The council coordinates shared educational projects, annual conferences, joint seminars, and national initiatives; runs centralised admissions for secular and traditional mechinot; administers the Yachad program; operates a scholarship fund; and runs the Shibolim integration program. Governance is structured to reflect the religious diversity of the membership: decisions are made by elected representatives of the mechina heads through open dialogue, and the council always has two co-chairs—one representing the secular and one the Orthodox mechinot.

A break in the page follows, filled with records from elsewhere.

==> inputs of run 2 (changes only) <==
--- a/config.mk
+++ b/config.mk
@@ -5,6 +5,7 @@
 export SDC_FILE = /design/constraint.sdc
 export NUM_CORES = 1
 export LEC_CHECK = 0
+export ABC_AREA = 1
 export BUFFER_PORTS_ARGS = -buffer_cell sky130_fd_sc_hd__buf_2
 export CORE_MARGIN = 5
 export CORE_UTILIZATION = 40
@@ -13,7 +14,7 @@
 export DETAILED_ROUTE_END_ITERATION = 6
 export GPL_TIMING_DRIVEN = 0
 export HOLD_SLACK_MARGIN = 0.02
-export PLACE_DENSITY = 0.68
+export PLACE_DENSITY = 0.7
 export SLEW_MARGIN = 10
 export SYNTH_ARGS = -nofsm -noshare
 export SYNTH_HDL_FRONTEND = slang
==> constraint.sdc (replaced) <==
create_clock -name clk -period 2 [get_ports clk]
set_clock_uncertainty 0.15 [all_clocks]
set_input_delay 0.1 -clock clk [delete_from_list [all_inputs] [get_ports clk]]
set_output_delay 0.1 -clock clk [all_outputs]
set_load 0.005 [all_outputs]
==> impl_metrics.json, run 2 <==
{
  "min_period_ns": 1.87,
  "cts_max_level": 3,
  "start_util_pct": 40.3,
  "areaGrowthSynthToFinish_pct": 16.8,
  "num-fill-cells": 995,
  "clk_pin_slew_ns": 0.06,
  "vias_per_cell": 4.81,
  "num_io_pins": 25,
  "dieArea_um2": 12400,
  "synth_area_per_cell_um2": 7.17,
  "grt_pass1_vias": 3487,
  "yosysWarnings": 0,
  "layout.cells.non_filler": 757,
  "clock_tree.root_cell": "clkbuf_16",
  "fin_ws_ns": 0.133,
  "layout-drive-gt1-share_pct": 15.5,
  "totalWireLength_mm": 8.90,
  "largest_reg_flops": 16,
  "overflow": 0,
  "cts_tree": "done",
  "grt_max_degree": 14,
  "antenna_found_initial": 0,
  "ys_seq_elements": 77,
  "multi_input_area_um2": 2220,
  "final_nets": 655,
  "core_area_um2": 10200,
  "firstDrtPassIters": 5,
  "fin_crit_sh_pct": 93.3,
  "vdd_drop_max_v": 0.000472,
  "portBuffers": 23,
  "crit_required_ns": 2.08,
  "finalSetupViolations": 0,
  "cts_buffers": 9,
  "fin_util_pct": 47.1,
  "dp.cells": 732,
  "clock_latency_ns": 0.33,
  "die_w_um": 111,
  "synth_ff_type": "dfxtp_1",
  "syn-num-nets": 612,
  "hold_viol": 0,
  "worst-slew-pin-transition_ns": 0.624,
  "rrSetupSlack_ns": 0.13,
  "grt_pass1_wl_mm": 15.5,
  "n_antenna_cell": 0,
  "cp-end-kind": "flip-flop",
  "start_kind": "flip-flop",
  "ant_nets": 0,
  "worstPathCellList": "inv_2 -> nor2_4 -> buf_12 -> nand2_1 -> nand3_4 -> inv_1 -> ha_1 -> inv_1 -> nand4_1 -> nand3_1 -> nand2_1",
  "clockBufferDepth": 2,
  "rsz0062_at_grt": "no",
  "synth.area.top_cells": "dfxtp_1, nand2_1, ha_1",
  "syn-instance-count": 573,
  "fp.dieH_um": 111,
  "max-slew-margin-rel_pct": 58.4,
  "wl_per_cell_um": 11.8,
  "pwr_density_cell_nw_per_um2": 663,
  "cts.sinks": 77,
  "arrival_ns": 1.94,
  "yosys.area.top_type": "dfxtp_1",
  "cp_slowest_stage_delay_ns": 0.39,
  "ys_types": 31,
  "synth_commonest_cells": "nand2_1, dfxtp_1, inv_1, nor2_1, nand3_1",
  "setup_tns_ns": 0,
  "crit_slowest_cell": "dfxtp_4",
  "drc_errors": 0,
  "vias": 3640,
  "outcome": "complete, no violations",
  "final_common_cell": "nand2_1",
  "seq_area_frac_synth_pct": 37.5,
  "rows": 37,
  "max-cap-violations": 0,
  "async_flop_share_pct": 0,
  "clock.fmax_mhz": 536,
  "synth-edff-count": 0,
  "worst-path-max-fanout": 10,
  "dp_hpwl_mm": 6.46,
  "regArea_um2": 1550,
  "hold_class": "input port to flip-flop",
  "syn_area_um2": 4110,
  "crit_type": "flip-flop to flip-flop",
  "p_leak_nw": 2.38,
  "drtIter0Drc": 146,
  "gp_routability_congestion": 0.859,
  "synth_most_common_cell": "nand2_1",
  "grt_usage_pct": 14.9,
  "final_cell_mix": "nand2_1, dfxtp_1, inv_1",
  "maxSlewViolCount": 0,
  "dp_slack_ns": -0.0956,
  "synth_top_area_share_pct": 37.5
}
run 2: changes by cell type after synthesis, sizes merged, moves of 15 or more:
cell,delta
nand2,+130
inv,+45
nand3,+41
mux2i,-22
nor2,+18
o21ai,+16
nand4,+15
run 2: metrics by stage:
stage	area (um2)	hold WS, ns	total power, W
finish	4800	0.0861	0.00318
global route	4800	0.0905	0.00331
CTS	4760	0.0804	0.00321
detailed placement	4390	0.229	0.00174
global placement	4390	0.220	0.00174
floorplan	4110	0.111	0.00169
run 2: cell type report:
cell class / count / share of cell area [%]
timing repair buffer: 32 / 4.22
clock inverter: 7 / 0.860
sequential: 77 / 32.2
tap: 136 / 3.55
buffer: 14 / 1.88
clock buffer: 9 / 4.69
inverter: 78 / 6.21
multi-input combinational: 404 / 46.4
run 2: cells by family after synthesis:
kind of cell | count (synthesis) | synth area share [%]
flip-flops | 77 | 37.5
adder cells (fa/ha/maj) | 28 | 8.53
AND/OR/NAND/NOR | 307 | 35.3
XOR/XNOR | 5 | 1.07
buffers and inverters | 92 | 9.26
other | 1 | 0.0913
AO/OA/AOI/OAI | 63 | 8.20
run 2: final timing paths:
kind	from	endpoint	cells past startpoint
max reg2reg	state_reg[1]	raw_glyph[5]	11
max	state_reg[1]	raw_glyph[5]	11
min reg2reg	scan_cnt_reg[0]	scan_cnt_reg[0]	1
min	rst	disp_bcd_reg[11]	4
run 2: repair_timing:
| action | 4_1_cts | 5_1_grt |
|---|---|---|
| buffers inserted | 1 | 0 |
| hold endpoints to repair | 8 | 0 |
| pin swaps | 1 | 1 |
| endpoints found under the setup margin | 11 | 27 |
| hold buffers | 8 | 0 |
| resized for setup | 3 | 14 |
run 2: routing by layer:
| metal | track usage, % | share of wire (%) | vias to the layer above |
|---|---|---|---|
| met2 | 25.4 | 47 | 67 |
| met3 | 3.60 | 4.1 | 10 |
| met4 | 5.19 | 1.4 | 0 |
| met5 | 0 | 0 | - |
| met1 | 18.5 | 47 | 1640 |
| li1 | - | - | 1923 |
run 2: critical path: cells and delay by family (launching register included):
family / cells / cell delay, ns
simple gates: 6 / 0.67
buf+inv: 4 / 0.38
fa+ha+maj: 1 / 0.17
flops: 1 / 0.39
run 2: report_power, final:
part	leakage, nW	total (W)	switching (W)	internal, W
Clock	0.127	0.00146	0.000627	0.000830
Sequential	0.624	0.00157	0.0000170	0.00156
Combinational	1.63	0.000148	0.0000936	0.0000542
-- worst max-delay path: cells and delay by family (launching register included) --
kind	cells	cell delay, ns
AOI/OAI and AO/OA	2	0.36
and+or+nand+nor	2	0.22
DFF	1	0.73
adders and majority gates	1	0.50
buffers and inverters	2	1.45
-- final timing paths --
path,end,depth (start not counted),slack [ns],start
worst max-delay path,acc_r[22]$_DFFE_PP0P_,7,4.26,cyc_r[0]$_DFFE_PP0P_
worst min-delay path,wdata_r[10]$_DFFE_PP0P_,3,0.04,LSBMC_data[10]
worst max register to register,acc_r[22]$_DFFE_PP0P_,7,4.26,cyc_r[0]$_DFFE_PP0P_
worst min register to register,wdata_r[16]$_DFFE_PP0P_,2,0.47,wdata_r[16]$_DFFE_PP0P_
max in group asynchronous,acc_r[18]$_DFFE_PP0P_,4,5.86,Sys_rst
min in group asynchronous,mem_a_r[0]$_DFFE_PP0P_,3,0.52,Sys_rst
--- config.mk ---
export PLATFORM = sky130hd
export DESIGN_NAME = dbscan_seq_flat
export DESIGN_NICKNAME = d
export VERILOG_FILES = /design/src/rtl/dbscan_pkg.sv /design/src/rtl/dbscan_if.sv /design/src/rtl/dbscan_idx_pipe.sv /design/src/rtl/dbscan_seq.sv /design/src/flat_wrapper.sv
export SDC_FILE = /design/constraint.sdc
export NUM_CORES = 1
export LEC_CHECK = 0
export ABC_AREA = 1
export CELL_PAD_IN_SITES_DETAIL_PLACEMENT = 1
export CELL_PAD_IN_SITES_GLOBAL_PLACEMENT = 2
export CORE_UTILIZATION = 33
export DETAILED_ROUTE_END_ITERATION = 8
export PLACE_DENSITY_LB_ADDON = 0.1
export SLEW_MARGIN = 30
export SYNTH_ARGS = -nofsm -noshare
export SYNTH_HDL_FRONTEND = slang
export SYNTH_SLANG_ARGS = --single-unit
--- constraint.sdc ---
create_clock -name clk -period 7.9 [get_ports clk]
set_clock_uncertainty 0.15 [all_clocks]
set_input_delay 1.58 -clock clk [delete_from_list [all_inputs] [get_ports clk]]
set_output_delay 1.58 -clock clk [all_outputs]
set_load 0.03 [all_outputs]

===Accreditation requirements===
To receive state funding under the 2008 law, a mechina must:
1. Operate as a full-year residential program of approximately ten months;
2. Deliver structured curricula in the five domains (Jewish identity, Zionism, leadership, community service, and military preparation);
3. Achieve a graduate placement rate of at least 90 percent in meaningful IDF service roles;
4. Uphold values of democracy, pluralism, and tolerance.

==Controversy==
===Bnei David and the Levinstein affair===
Bnei David Mechina has attracted sustained public controversy since 2016 due to the public statements of its co-founder, Rabbi Yigal Levinstein. In July 2016, Levinstein was recorded calling LGBT people "deviant", triggering widespread criticism and calls from Knesset members for withdrawal of state funding from the mechina. In early 2017, Levinstein made further remarks, telling IDF recruits that military service drives female soldiers "crazy" and "strips them of their Jewishness". In 2018, Levinstein made further remarks, comparing the elimination of homosexuality to the eradication of AIDS.

The Defense Ministry summoned rabbis Sadan and Levinstein to a formal hearing, and Defense Minister Avigdor Lieberman threatened to decertify Bnei David from the mechina program pending their response. The mechina issued formal apologies on several occasions for Levinstein's and other rabbis' remarks, and the IDF chief of staff publicly distanced the army from the comments; Bnei David's accreditation was ultimately maintained. The controversy prompted broader debate about the relationship between state funding, religious autonomy, and IDF diversity norms within the mechina system.

===Nahal Tzafit disaster (2018)===
On 26 April 2018, ten teenagers—nine girls and one boy, aged 17–18—were killed when a flash flood swept through Nahal Tzafit (נחל צפית), a dry riverbed near the Dead Sea, during a field trip organised by the Bnei Tzion pre-military academy (מכינת בני ציון). The 25 participants were candidates who had been accepted to the mechina and were attending an orientation hike ahead of their enrolment year. They descended into the canyon despite rainfall and prior weather warnings, and a flash flood struck approximately thirty minutes later. Thirteen students were rescued unharmed; two others sustained minor injuries.

In November 2024, the Beersheba District Court convicted the academy's former principal, Yuval Kahan, and its former educational director, Aviv Bardichev, on ten counts of negligent manslaughter, finding that both had disregarded repeated weather warnings and proceeded with the route. In April 2025, both were sentenced to seven years in prison and ordered to pay ILS210,000 in compensation to the victims' families; the State Attorney's Office subsequently announced an appeal seeking a 12-year term.

The disaster is considered Israel's deadliest flood-related tragedy. It prompted a wider reckoning over the safety oversight of mechinot: prior to the event, the Ministry of Education had taken the position that mechinot were not subject to safety regulations for field activities and had not permitted them to use the national trip-coordination office responsible for approving or halting hikes on the basis of weather conditions.